BusinessObjects Enterprise Administrator's Guide

Configuring BusinessObjects Enterprise web applications

In order for the end-to-end single sign on to work, you have to configure the BusinessObjects Enterprise web applications to impersonate the user. See Configuring web applications for end-to-end single sign-on.

Note:    If you want to use single sign-on to the databases instead of end-to-end single sign-on, you have to set the BusinessObjects Enterprise web applications to not impersonate a user. See Configuring web applications for single sign-on to the databases.

Configuring web applications for end-to-end single sign-on

In order to use up end-to-end single sign-on, you have to set both the CMC and InfoView web applications to impersonate the user. To do this, edit the respective Web.config files on the IIS as follows.

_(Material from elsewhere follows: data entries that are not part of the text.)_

--- src/verilog/ahb_subsys_pkg.sv ---
// Shared bus types, transfer encodings and memory map; imported by every RTL module of the subsystem

`default_nettype none

package ahb_subsys_pkg;

   // ----------------------------------------------------------------------
   // Bus field types
   // ----------------------------------------------------------------------

   typedef logic [31:0] ahb_addr_t;
   typedef logic [31:0] ahb_data_t;
   typedef logic [2:0]  ahb_size_t;

   // HTRANS encoding as on the bus
   typedef enum logic [1:0] {
      TRANS_IDLE   = 2'b00,
      TRANS_BUSY   = 2'b01,
      TRANS_NONSEQ = 2'b10,
      TRANS_SEQ    = 2'b11
   } ahb_trans_e;

   // Address phase signals from the master
   typedef struct packed {
      ahb_addr_t  haddr;
      ahb_trans_e htrans;
      logic       hwrite;
      ahb_size_t  hsize;
   } ahb_req_t;

   // Slave response, hresp high means ERROR
   typedef struct packed {
      ahb_data_t  hrdata;
      logic       hreadyout;
      logic       hresp;
   } ahb_rsp_t;

   // ----------------------------------------------------------------------
   // Memory map
   // ----------------------------------------------------------------------

   // SRAM region, 1 KiB at the bottom of the map
   localparam ahb_addr_t SRAM_BASE      = 32'h0000_0000;
   localparam int        SRAM_ADDR_BITS = 10;

   // Register region, 4 KiB of which only the first words are backed
   localparam ahb_addr_t REGS_BASE       = 32'h4000_0000;
   localparam int        REGS_ADDR_BITS  = 12;
   localparam int        REG_COUNT       = 4;
   localparam ahb_data_t REG_ID_VALUE    = 32'hA4B0_0001;
   localparam int        REG_WAIT_STATES = 2;

   // Select vector bit positions
   localparam int SLV_DEFAULT = 0;
   localparam int SLV_SRAM    = 1;
   localparam int SLV_REGS    = 2;
   localparam int SLV_COUNT   = 3;

endpackage

`default_nettype wire

--- src/verilog/ahb_reg_slave.sv ---
// Four-word register bank with two wait states per transfer and a read-only identity word

`default_nettype none

module ahb_reg_slave import ahb_subsys_pkg::*;
(
   input  wire        HCLK,
   input  wire        HRESETn,
   input  wire        hsel,
   input  wire        hready,
   input  ahb_req_t   req,
   input  ahb_data_t  hwdata,
   output ahb_rsp_t   rsp
);

   typedef enum logic [1:0] {
      REG_IDLE,
      REG_WAIT,
      REG_DONE,
      REG_ERR
   } reg_state_e;

   reg_state_e                     state_q;
   logic [1:0]                     wait_cnt_q;
   logic                           accept;
   logic                           bad_offset;

   // Sampled address phase
   logic [$clog2(REG_COUNT)-1:0]   idx_q;
   logic                           wr_q;
   logic                           err_q;

   // Writable registers, the last index is the identity word
   ahb_data_t                      regs_q [REG_COUNT-1];
   ahb_data_t                      rd_word;

   assign accept = hsel && hready &&
                   ((req.htrans == TRANS_NONSEQ) || (req.htrans == TRANS_SEQ));

   // Word offset past the backed registers
   assign bad_offset = (req.haddr[REGS_ADDR_BITS-1:2] >= REG_COUNT);

   // ----------------------------------------------------------------------
   // Wait state FSM
   // ----------------------------------------------------------------------

   always_ff @(posedge HCLK or negedge HRESETn)
   begin
      if (!HRESETn)
      begin
         state_q    <= REG_IDLE;
         wait_cnt_q <= '0;
         idx_q      <= '0;
         wr_q       <= 1'b0;
         err_q      <= 1'b0;
      end
      else
      begin
         case (state_q)
            REG_IDLE, REG_DONE:
            begin
               // A new transfer may be taken on the last data cycle
               if (accept)
               begin
                  state_q    <= REG_WAIT;
                  wait_cnt_q <= 2'(REG_WAIT_STATES - 1);
                  idx_q      <= req.haddr[2 +: $clog2(REG_COUNT)];
                  wr_q       <= req.hwrite;
                  err_q      <= bad_offset;
               end
               else
               begin
                  state_q <= REG_IDLE;
               end
            end
            REG_WAIT:
            begin
               if (wait_cnt_q == '0)
               begin
                  state_q <= err_q ? REG_ERR : REG_DONE;
               end
               else
               begin
                  wait_cnt_q <= wait_cnt_q - 2'd1;
               end
            end
            // First ERROR cycle, the second one is REG_DONE with err_q set
            REG_ERR:
            begin
               state_q <= REG_DONE;
            end
            default:
            begin
               state_q <= REG_IDLE;
            end
         endcase
      end
   end

   // ----------------------------------------------------------------------
   // Register storage
   // ----------------------------------------------------------------------

   // Write completes on the closing edge, identity word ignores it
   always_ff @(posedge HCLK or negedge HRESETn)
   begin
      if (!HRESETn)
      begin
         for (int i = 0; i < REG_COUNT - 1; i++)
         begin
            regs_q[i] <= '0;
         end
      end
      else if ((state_q == REG_DONE) && wr_q && !err_q && (idx_q != REG_COUNT - 1))
      begin
         regs_q[idx_q] <= hwdata;
      end
   end

   always_comb
   begin
      rd_word = REG_ID_VALUE;
      if (idx_q != REG_COUNT - 1)
      begin
         rd_word = regs_q[idx_q];
      end
   end

   // Read data only in the last cycle of a good read
   always_comb
   begin
      rsp.hrdata    = ((state_q == REG_DONE) && !wr_q && !err_q) ? rd_word : '0;
      rsp.hreadyout = (state_q == REG_IDLE) || (state_q == REG_DONE);
      rsp.hresp     = (state_q == REG_ERR) || ((state_q == REG_DONE) && err_q);
   end

endmodule

`default_nettype wire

To configure the web applications for full single sign-on

1. Add the following lines to the <system.web> block in the C:\Program Files\Business Objects\BusinessObjects Enterprise 11.5\Web Content\Enterprise115\WebAdmin\Web.config file:
• <identity impersonate="true" />
• <Authentication mode="Windows" />
2. Add the following lines to the <system.web> block in the C:\Program Files\Business Objects\BusinessObjects Enterprise 11.5\Web Content\Enterprise115\InfoView\Web.config file:
• <identity impersonate="true" />
• <Authentication mode="Windows" />
3. Enable Windows authentication by commenting out the following line in the C:\Program Files\Business Objects\BusinessObjects Enterprise 11.5\Web Content\Enterprise 115\InfoView\Web.config as shown:

<!-- <remove name="WindowsAuthentication"/> -->

Configuring web applications for single sign-on to the databases

If you want to use single sign-on to the databases instead of end-to-end single sign-on, you have to set BusinessObjects Enterprise web applications to not impersonate the user. To do this, edit their Web.config files on the IIS as follows.

Note:    If you want to use single sign-on to the database only, see also Configuring IIS for single sign-on to databases only.

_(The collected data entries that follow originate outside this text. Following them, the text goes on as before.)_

--- config.mk ---
export PLATFORM = sky130hd
export DESIGN_NAME = ahb_decode_mux
export DESIGN_NICKNAME = d
export VERILOG_FILES = /design/src/verilog/ahb_subsys_pkg.sv /design/src/verilog/ahb_decode_mux.sv
export SDC_FILE = /design/constraint.sdc
export NUM_CORES = 1
export LEC_CHECK = 0
export ABC_AREA = 1
export BUFFER_PORTS_ARGS = -buffer_cell sky130_fd_sc_hd__buf_4
export CORE_AREA = 2 2 66 68
export CTS_CLUSTER_SIZE = 30
export DETAILED_ROUTE_END_ITERATION = 16
export DIE_AREA = 0 0 68 70
export GPL_TIMING_DRIVEN = 0
export PLACE_DENSITY = 0.72
export SLEW_MARGIN = 20
export SYNTH_ARGS = -nofsm -noshare
export SYNTH_HDL_FRONTEND = slang
export SYNTH_SLANG_ARGS = --single-unit
export TNS_END_PERCENT = 20
--- constraint.sdc ---
create_clock -name HCLK -period 1.97 [get_ports HCLK]
set_input_delay 0.197 -clock HCLK [delete_from_list [all_inputs] [get_ports HCLK]]
set_output_delay 0.197 -clock HCLK [all_outputs]
set_load 0.02 [all_outputs]
--- src/verilog/ahb_subsys_pkg.sv ---
// Shared bus types, transfer encodings and memory map; imported by every RTL module of the subsystem

`default_nettype none

package ahb_subsys_pkg;

   // ----------------------------------------------------------------------
   // Bus field types
   // ----------------------------------------------------------------------

   typedef logic [31:0] ahb_addr_t;
   typedef logic [31:0] ahb_data_t;
   typedef logic [2:0]  ahb_size_t;

   // HTRANS encoding as on the bus
   typedef enum logic [1:0] {
      TRANS_IDLE   = 2'b00,
      TRANS_BUSY   = 2'b01,
      TRANS_NONSEQ = 2'b10,
      TRANS_SEQ    = 2'b11
   } ahb_trans_e;

   // Address phase signals from the master
   typedef struct packed {
      ahb_addr_t  haddr;
      ahb_trans_e htrans;
      logic       hwrite;
      ahb_size_t  hsize;
   } ahb_req_t;

   // Slave response, hresp high means ERROR
   typedef struct packed {
      ahb_data_t  hrdata;
      logic       hreadyout;
      logic       hresp;
   } ahb_rsp_t;

   // ----------------------------------------------------------------------
   // Memory map
   // ----------------------------------------------------------------------

   // SRAM region, 1 KiB at the bottom of the map
   localparam ahb_addr_t SRAM_BASE      = 32'h0000_0000;
   localparam int        SRAM_ADDR_BITS = 10;

   // Register region, 4 KiB of which only the first words are backed
   localparam ahb_addr_t REGS_BASE       = 32'h4000_0000;
   localparam int        REGS_ADDR_BITS  = 12;
   localparam int        REG_COUNT       = 4;
   localparam ahb_data_t REG_ID_VALUE    = 32'hA4B0_0001;
   localparam int        REG_WAIT_STATES = 2;

   // Select vector bit positions
   localparam int SLV_DEFAULT = 0;
   localparam int SLV_SRAM    = 1;
   localparam int SLV_REGS    = 2;
   localparam int SLV_COUNT   = 3;

endpackage

`default_nettype wire

--- src/verilog/ahb_decode_mux.sv ---
// Address decoder and response multiplexer; sits between the master port and the three slaves

`default_nettype none

module ahb_decode_mux import ahb_subsys_pkg::*;
(
   input  wire                   HCLK,
   input  wire                   HRESETn,
   input  ahb_addr_t             haddr,
   output logic [SLV_COUNT-1:0]  hsel,
   input  ahb_rsp_t              rsp_default,
   input  ahb_rsp_t              rsp_sram,
   input  ahb_rsp_t              rsp_regs,
   output ahb_rsp_t              rsp
);

   // Region hits on the upper address bits
   logic                  hit_sram;
   logic                  hit_regs;

   // Owner of the current data phase
   logic [SLV_COUNT-1:0]  hsel_q;

   // Responses gathered by select index
   ahb_rsp_t              slv_rsp [SLV_COUNT];

   // ----------------------------------------------------------------------
   // Address decode
   // ----------------------------------------------------------------------

   assign hit_sram = (haddr[31:SRAM_ADDR_BITS] == SRAM_BASE[31:SRAM_ADDR_BITS]);
   assign hit_regs = (haddr[31:REGS_ADDR_BITS] == REGS_BASE[31:REGS_ADDR_BITS]);

   always_comb
   begin
      hsel              = '0;
      hsel[SLV_SRAM]    = hit_sram;
      hsel[SLV_REGS]    = hit_regs;
      // Anything unmapped falls to the default slave
      hsel[SLV_DEFAULT] = ~(hit_sram | hit_regs);
   end

   // ----------------------------------------------------------------------
   // Data phase owner
   // ----------------------------------------------------------------------

   // Address phase ends on an edge with HREADY high
   always_ff @(posedge HCLK or negedge HRESETn)
   begin
      if (!HRESETn)
      begin
         hsel_q <= '0;
      end
      else if (rsp.hreadyout)
      begin
         hsel_q <= hsel;
      end
   end

   // ----------------------------------------------------------------------
   // Response mux
   // ----------------------------------------------------------------------

   assign slv_rsp[SLV_DEFAULT] = rsp_default;
   assign slv_rsp[SLV_SRAM]    = rsp_sram;
   assign slv_rsp[SLV_REGS]    = rsp_regs;

   always_comb
   begin
      rsp = '0;
      // OR of the responses masked by the registered selects
      for (int i = 0; i < SLV_COUNT; i++)
      begin
         if (hsel_q[i])
         begin
            rsp.hrdata    = rsp.hrdata | slv_rsp[i].hrdata;
            rsp.hreadyout = rsp.hreadyout | slv_rsp[i].hreadyout;
            rsp.hresp     = rsp.hresp | slv_rsp[i].hresp;
         end
      end
      // Nothing owns the data phase yet, so the bus is ready
      rsp.hreadyout = rsp.hreadyout | ~(|hsel_q);
   end

endmodule

`default_nettype wire

==> run metrics, run 1 <==
outcome=complete, no violations; DP HPWL=approximately 3.7 mm; # setup viols final=0; die width=68 um; routed len/inst=approximately 11 um; final core utilization=0.5550; first-pass GRT wire length=6.741 mm; CTS root buf=clkbuf_8; num rows=24; Pleak=around 1.3 nW; CTS Buf Count=3; Critical Path Max Stage Delay=0.36 ns; # IOs=173; Synth Instances=about 200; Residual DRC=0; crit-path max FO=10; largest registers=hsel_q (3); Worst Max-Slew Pin Slew=0.1963 ns; power per cell area=593.3 mW/mm2; RSZ-0062 raised after global routing=no; DRT Wirelength=roughly 4.5 mm; core area=just over 0.004 mm2; starting density of the core=0.2325; #FFs+latches synth=3; mean area per synthesized cell=4.723 um2; initial antenna violation count=0; critical path data arrival time=1.20 ns; Worst Path Required=1.77 ns; vias in the first global route=1657; FILL cells=~460; Final ANT Viol Nets=0; dpl ws=0.6465 ns; diode count=0; Avg Vias per Cell=4.385; CTS tree=yes; die area=about 0.0048 mm2; Total GRT Usage=0.1786; nets=508; Top reg by flops=hsel_q; Starting DRT DRC Count=55; Die Ht=70 um; Tmin final=between 1 and 1.5 ns; Worst-Skew Late Latency=0.22 ns; Worst-path clk slew=0.03 ns; Post-Route Skew=0.002448 ns; detailed-route via count=approximately 1900; register area share after synthesis=0.07792; share of cells above drive strength 1=0.5121; crit path cell chain=buf_6, buf_2, nand2_1, nand3_1, buf_4; Unique masters post-synth=19; uppermost layer routed=met4; hold crit path type=input port to async pin; hold slack=between 0.3 and 0.4 ns; H-tree depth=1; fmax=713.4 MHz; CTS-repair resized insts=0; Area growth, synth to finish=138.7%; Post-Syn Area=about 960 um2; drt pass-1 iters=4; crit share post-route=0.7115; pin count of the biggest net entering global routing=11; Slew Viols, Final=0; Met2 Wirelength=2.218 mm; critical path's top delay family=buffers and inverters; crit end category=output pin; GRT overflow=0; kind of critical path=register to output pin; Max Cap Violations=0; clock buffer depth=2; Net Count, Synth=340; setup tns final=0 ns; min setup slack post-route=0.5683 ns; max FFs per register=3; PortBufs=162; Hold Fails Final Rpt=0; routed wl met3=540 um; maximum VDD drop=0.2917 mV; Placer Congestion=0.6925; slowest stage cell, crit path=dfrtp_1; Sink Count=3; DRT met1 WL=1.652 mm; YS warnings=0; WP buf/inv=3; Max-slew headroom=0.8684; type of origin of the critical path=register
==> layer usage <==
metal  vias up  global-route usage
met4         0             0.09111
met2       100              0.3279
met5         -                   0
met1       776              0.1837
met3         9             0.03382
li1        970                   -
==> metrics by stage <==
| step | cells | power, mW | cell area (um2) |
|---|---|---|---|
| floorplan | 204 | 0.6434 | 963.4 |
| global placement | 418 | 1.177 | 2245 |
| detailed placement | 418 | 1.188 | 2245 |
| CTS | 423 | 1.379 | 2300 |
| global route | 423 | 1.464 | 2300 |
| finish | 423 | 1.364 | 2300 |
==> placed cells by master, fill, tap and decap left out, drive strengths merged <==
cell type and instances:
dfrtp 3, or2 1, inv 3, nand4 1
clkbuf 4, nor3 1, o21ai 1, nand3 37
buf 176, dlygate4sd3 1, and2 1, nand2 121
clkinv 1, nor2 20
==> synthesized netlist by cell type (all sizes together) <==
cell | number | area, um2
nand2 | 121 | 469.2
nand3 | 37 | 185.2
nor2 | 20 | 90.09
buf | 14 | 93.83
dfrtp | 3 | 75.07
inv | 3 | 11.26
and2 | 1 | 6.260
clkinv | 1 | 5.000
nand4 | 1 | 6.260
nor3 | 1 | 10.01
o21ai | 1 | 5.000
or2 | 1 | 6.260
==> kinds of logic (layout without fill, tap and decap cells) <==
logic type / after synthesis / in the layout / synth area share
simple gates: 182 / 182 / 0.8026
flops: 3 / 3 / 0.07792
buf+inv: 18 / 185 / 0.1143
compound gates: 1 / 1 / 0.005190
==> layout make-up <==
class	instances	area (um2)	area share
Timing Repair Buffer	163	1226	0.5332
Clock buffer	4	45.04	0.01959
Tap cell	52	65.06	0.02829
Multi-Input combinational cell	183	778.2	0.3384
Sequential cell	3	75.07	0.03264
Inverter	4	16.27	0.007073
Buffer	14	93.84	0.04081
==> power by group <==
| part | switching, mW | total [mW] | internal, mW |
|---|---|---|---|
| registers | 0.00362 | 0.0748 | 0.0712 |
| logic | 0.588 | 1.11 | 0.519 |
| clock network | 0.0439 | 0.182 | 0.138 |
==> path summary, 6_finish.rpt <==
kind                            cells past startpoint        end            from  slack, ns
worst min-delay path                                2  hsel_q[1]         HRESETn       0.31
worst max register to register                      7  hsel_q[2]       hsel_q[2]       0.90
max in group asynchronous                           2  hsel_q[0]         HRESETn       1.56
min in group HCLK                                   6  hsel_q[1]  rsp_default[1]       0.36
worst min register to register                      3  hsel_q[2]       hsel_q[2]       0.66
worst max-delay path                                5    rsp[27]       hsel_q[1]       0.57
==> worst reg2reg max path, stage by stage (launching register included) <==
cell     delay, ns
dfrtp_1       0.36
buf_6         0.13
nand2_1       0.07
nand2_2       0.07
nor2_4        0.12
nand2_4       0.08
nand4_1       0.07
o21ai_1       0.06
==> repair_timing <==
action / 4_1_cts / 5_1_grt
setup buffers: 0 / 0
hold endpoints to repair: 3 / 0
hold buffers: 1 / 0
Note: power is estimated with default switching activity, not from simulation.
==> inputs of run 2 (changes only) <==
CORE_AREA = 2 2 67 69   (was 2 2 66 68)
DIE_AREA = 0 0 69 71   (was 0 0 68 70)
PLACE_DENSITY = 0.7   (was 0.72)
clock period = 1.4 ns   (was 1.97 ns; I/O delays follow)
==> run 2 against run 1 <==
Against the previous run:
- critical path type unchanged
- via count grew 0.49%
- critical path depth stayed put
- wire length rose by 5.0%
- non-clock buffer count grew 3
- final area grew 3.3%
- register-to-register slack got worse by 0.72 ns
- global-route usage up 1.4 points
- cell count rose by 0.71%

To configure the web applications for single sign-on to the databases

1. Set the CMC to not impersonate the user by adding the following lines to the <system.web> block in the Web Content\Enterprise 115\WebAdmin\Web.config file:
• <identity impersonate="false" />
• <Authentication mode="Windows" />
2. Set InfoView to not impersonate the users, by adding the following lines to the <system.web> block in the Web Content\Enterprise 115\InfoView\Web.config file:
• <identity impersonate="false" />
• <Authentication mode="Windows" />

Note:    Make sure you set identity impersonate to false.

Users will now be able to log on to BusinessObjects Enterprise by providing their logon credentials in the InfoView or CMC logon dialog box and selecting Windows AD authentication. Once they are logged on, the users will have single sign-on access to the databases associated with BusinessObjects Enterprise.

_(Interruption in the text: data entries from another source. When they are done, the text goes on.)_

### config.mk
export PLATFORM = sky130hd
export DESIGN_NAME = hawk_top
export DESIGN_NICKNAME = d
export VERILOG_FILES = /design/src/design/hacd_pkg.sv /design/src/design/hawk_ctrl_unit.sv /design/src/design/hawk_pg_writer.sv /design/src/design/hawk_att_mem.sv /design/src/design/hawk_pgrd_mngr.sv /design/src/design/hawk_top.sv
export VERILOG_INCLUDE_DIRS = /design/src /design/src/include
export SDC_FILE = /design/constraint.sdc
export NUM_CORES = 1
export LEC_CHECK = 0
export ABC_AREA = 1
export ABC_CLOCK_PERIOD_IN_PS = 1650
export BUFFER_PORTS_ARGS = -buffer_cell sky130_fd_sc_hd__buf_2
export CORE_MARGIN = 4
export CORE_UTILIZATION = 30
export CTS_BUF_LIST = sky130_fd_sc_hd__clkbuf_16
export CTS_CLUSTER_SIZE = 16
export DETAILED_ROUTE_END_ITERATION = 10
export GPL_TIMING_DRIVEN = 0
export PLACE_DENSITY = 0.61
export SYNTH_ARGS = -nofsm -noshare
export SYNTH_HDL_FRONTEND = slang
export SYNTH_SLANG_ARGS = --single-unit
### constraint.sdc
create_clock -name clk_i -period 1.65 [get_ports clk_i]
set_input_delay 0.2475 -clock clk_i [delete_from_list [all_inputs] [get_ports clk_i]]
set_output_delay 0.2475 -clock clk_i [all_outputs]
set_load 0.05 [all_outputs]
File: src/source/datapathPkg.sv
// Datapath widths for the RV64 integer execute stage.
// Imported by every datapath module and by the testbench.
package datapathPkg;

    // full register width and the word-op width
    localparam int XLEN = 64;
    localparam int WLEN = 32;

    // shift amount widths for 64-bit and word shifts
    localparam int SHAMT_BITS  = 6;
    localparam int SHAMTW_BITS = 5;

endpackage

File: src/source/resultStage.sv
// Output stage of the execute unit.
// Sign-extends word results and registers result, zero flag and valid.
`timescale 1ns/1ns

module resultStage
    import datapathPkg::*;
(
    input  logic            clk,
    input  logic            rstN,
    input  logic            decValid,
    input  logic            wordOp,
    input  logic [XLEN-1:0] rawResult,
    input  logic            adderZero,
    output logic            resultValid,
    output logic [XLEN-1:0] result,
    output logic            zero
);

    logic [XLEN-1:0] extResult;

    // bit 31 fills the upper half for word ops
    assign extResult = wordOp ? {{(XLEN-WLEN){rawResult[WLEN-1]}}, rawResult[WLEN-1:0]}
                              : rawResult;

    always_ff @(posedge clk or negedge rstN) begin
        if (!rstN) begin
            resultValid <= 1'b0;
            result      <= '0;
            zero        <= 1'b0;
        end else begin
            resultValid <= decValid;
            if (decValid) begin // hold on bubbles
                result <= extResult;
                zero   <= adderZero;
            end
        end
    end

endmodule

File: config.mk
export PLATFORM = sky130hd
export DESIGN_NAME = resultStage
export DESIGN_NICKNAME = d
export VERILOG_FILES = /design/src/source/datapathPkg.sv /design/src/source/resultStage.sv
export SDC_FILE = /design/constraint.sdc
export NUM_CORES = 1
export LEC_CHECK = 0
export ABC_AREA = 1
export ABC_CLOCK_PERIOD_IN_PS = 800
export BUFFER_PORTS_ARGS = -buffer_cell sky130_fd_sc_hd__buf_4
export CAP_MARGIN = 0
export CORE_MARGIN = 5
export CORE_UTILIZATION = 40
export CTS_CLUSTER_SIZE = 8
export DETAILED_ROUTE_END_ITERATION = 10
export PLACE_DENSITY = 0.71
export SLEW_MARGIN = 20
export SYNTH_ARGS = -nofsm -noshare
export SYNTH_HDL_FRONTEND = slang
export SYNTH_SLANG_ARGS = --single-unit
File: constraint.sdc
create_clock -name clk -period 0.8 [get_ports clk]
set_clock_uncertainty 0.2 [all_clocks]
set_input_delay 0.24 -clock clk [delete_from_list [all_inputs] [get_ports clk]]
set_output_delay 0.24 -clock clk [all_outputs]
set_load 0.02 [all_outputs]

Mapping AD accounts for Kerberos single sign-on

In order for the Kerberos single sign-on to work, you must map the groups containing the AD users that are to have access to BusinessObjects Enterprise to a BusinessObjects Enterprise group. See Mapping AD accounts.

Note:    For security reasons, ensure that the mapped groups do not contain the domain account that the IIS is running under.